(Dataset entries)
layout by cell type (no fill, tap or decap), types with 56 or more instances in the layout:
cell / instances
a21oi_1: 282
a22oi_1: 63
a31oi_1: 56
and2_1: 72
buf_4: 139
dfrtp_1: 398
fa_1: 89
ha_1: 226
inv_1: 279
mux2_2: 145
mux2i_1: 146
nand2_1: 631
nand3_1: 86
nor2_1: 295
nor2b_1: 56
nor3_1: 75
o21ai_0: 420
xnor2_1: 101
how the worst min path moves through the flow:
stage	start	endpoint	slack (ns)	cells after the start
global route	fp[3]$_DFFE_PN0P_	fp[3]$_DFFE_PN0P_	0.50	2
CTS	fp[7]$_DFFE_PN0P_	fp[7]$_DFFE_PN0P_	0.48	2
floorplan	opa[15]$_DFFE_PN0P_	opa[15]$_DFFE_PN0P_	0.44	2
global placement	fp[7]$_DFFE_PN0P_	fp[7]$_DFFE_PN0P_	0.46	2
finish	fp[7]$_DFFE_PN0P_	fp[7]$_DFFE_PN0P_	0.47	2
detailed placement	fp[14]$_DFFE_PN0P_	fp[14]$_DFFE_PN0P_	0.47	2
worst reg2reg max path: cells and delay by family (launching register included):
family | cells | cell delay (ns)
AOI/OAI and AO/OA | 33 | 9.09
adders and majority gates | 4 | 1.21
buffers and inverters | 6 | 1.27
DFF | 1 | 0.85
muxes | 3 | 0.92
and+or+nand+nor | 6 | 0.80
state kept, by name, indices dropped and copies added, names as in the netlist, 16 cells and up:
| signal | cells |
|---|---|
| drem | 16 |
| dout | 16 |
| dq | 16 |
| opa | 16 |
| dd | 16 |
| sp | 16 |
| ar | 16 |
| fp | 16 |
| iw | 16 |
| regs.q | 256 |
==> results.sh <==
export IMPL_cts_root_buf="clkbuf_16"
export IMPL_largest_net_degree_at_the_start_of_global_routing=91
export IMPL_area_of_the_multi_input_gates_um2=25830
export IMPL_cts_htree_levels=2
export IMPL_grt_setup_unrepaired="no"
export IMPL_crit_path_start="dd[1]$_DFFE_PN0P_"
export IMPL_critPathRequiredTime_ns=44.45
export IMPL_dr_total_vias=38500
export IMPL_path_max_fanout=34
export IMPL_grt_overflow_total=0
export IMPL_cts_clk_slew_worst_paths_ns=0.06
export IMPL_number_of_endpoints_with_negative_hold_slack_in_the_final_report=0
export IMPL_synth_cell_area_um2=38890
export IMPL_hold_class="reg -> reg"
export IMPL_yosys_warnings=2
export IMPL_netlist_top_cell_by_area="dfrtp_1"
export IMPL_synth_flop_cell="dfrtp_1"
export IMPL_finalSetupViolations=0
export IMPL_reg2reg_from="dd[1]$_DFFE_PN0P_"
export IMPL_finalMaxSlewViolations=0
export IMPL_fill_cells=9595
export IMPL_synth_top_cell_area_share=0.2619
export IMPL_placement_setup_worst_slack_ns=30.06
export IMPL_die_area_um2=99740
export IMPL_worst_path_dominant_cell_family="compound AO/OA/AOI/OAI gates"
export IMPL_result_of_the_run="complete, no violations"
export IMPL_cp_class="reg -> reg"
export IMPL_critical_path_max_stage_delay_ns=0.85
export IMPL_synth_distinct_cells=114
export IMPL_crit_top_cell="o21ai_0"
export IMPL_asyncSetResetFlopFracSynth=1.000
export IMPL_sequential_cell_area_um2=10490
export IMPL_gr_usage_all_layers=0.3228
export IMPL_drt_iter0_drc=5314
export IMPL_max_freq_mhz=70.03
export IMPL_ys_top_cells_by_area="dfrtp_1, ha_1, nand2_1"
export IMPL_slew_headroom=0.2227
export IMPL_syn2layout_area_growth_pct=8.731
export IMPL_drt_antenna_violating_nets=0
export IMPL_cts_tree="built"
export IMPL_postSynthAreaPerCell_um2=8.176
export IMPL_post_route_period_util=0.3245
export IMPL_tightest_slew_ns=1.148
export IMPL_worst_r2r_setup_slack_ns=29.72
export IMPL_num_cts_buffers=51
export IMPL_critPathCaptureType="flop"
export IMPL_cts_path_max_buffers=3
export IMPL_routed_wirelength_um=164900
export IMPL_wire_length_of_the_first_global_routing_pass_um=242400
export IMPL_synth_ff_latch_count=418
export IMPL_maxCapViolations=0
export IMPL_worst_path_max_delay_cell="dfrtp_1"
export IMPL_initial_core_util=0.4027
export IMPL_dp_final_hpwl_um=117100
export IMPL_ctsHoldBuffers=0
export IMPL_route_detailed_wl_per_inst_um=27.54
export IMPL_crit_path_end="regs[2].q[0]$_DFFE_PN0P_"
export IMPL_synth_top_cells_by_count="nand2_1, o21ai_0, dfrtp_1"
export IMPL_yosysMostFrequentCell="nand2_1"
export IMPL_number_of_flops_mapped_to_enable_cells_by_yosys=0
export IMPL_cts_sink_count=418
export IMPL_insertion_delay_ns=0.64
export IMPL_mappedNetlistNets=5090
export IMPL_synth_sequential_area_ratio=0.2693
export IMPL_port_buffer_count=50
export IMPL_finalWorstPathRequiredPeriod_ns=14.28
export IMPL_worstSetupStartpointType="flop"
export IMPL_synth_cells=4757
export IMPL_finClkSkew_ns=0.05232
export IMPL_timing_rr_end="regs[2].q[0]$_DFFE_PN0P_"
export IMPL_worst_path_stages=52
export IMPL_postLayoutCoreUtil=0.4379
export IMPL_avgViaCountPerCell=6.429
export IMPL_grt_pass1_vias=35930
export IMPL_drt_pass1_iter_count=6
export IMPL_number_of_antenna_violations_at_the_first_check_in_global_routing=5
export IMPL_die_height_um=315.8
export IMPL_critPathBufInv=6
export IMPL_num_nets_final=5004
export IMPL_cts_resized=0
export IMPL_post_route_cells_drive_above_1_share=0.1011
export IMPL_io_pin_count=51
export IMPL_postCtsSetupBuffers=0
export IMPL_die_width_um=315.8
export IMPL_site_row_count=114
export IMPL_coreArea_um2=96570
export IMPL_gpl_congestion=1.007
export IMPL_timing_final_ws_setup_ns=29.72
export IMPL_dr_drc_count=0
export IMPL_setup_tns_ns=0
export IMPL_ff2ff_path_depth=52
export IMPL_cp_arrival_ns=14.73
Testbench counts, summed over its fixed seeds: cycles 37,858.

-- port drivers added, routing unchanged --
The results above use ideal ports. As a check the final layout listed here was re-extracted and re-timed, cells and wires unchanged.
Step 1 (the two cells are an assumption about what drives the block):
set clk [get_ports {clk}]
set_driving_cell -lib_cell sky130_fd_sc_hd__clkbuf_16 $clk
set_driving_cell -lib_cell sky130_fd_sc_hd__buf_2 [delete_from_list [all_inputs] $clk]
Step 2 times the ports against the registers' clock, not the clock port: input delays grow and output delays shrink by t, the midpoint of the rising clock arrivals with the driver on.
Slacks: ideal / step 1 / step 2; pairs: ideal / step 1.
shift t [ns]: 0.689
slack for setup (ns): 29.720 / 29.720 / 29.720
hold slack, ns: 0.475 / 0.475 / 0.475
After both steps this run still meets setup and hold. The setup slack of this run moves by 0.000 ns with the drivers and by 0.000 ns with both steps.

What you should do: Pick out and copy the lines of the entries that hold the string "moves".

Your response:
how the worst min path moves through the flow:
After both steps this run still meets setup and hold. The setup slack of this run moves by 0.000 ns with the drivers and by 0.000 ns with both steps.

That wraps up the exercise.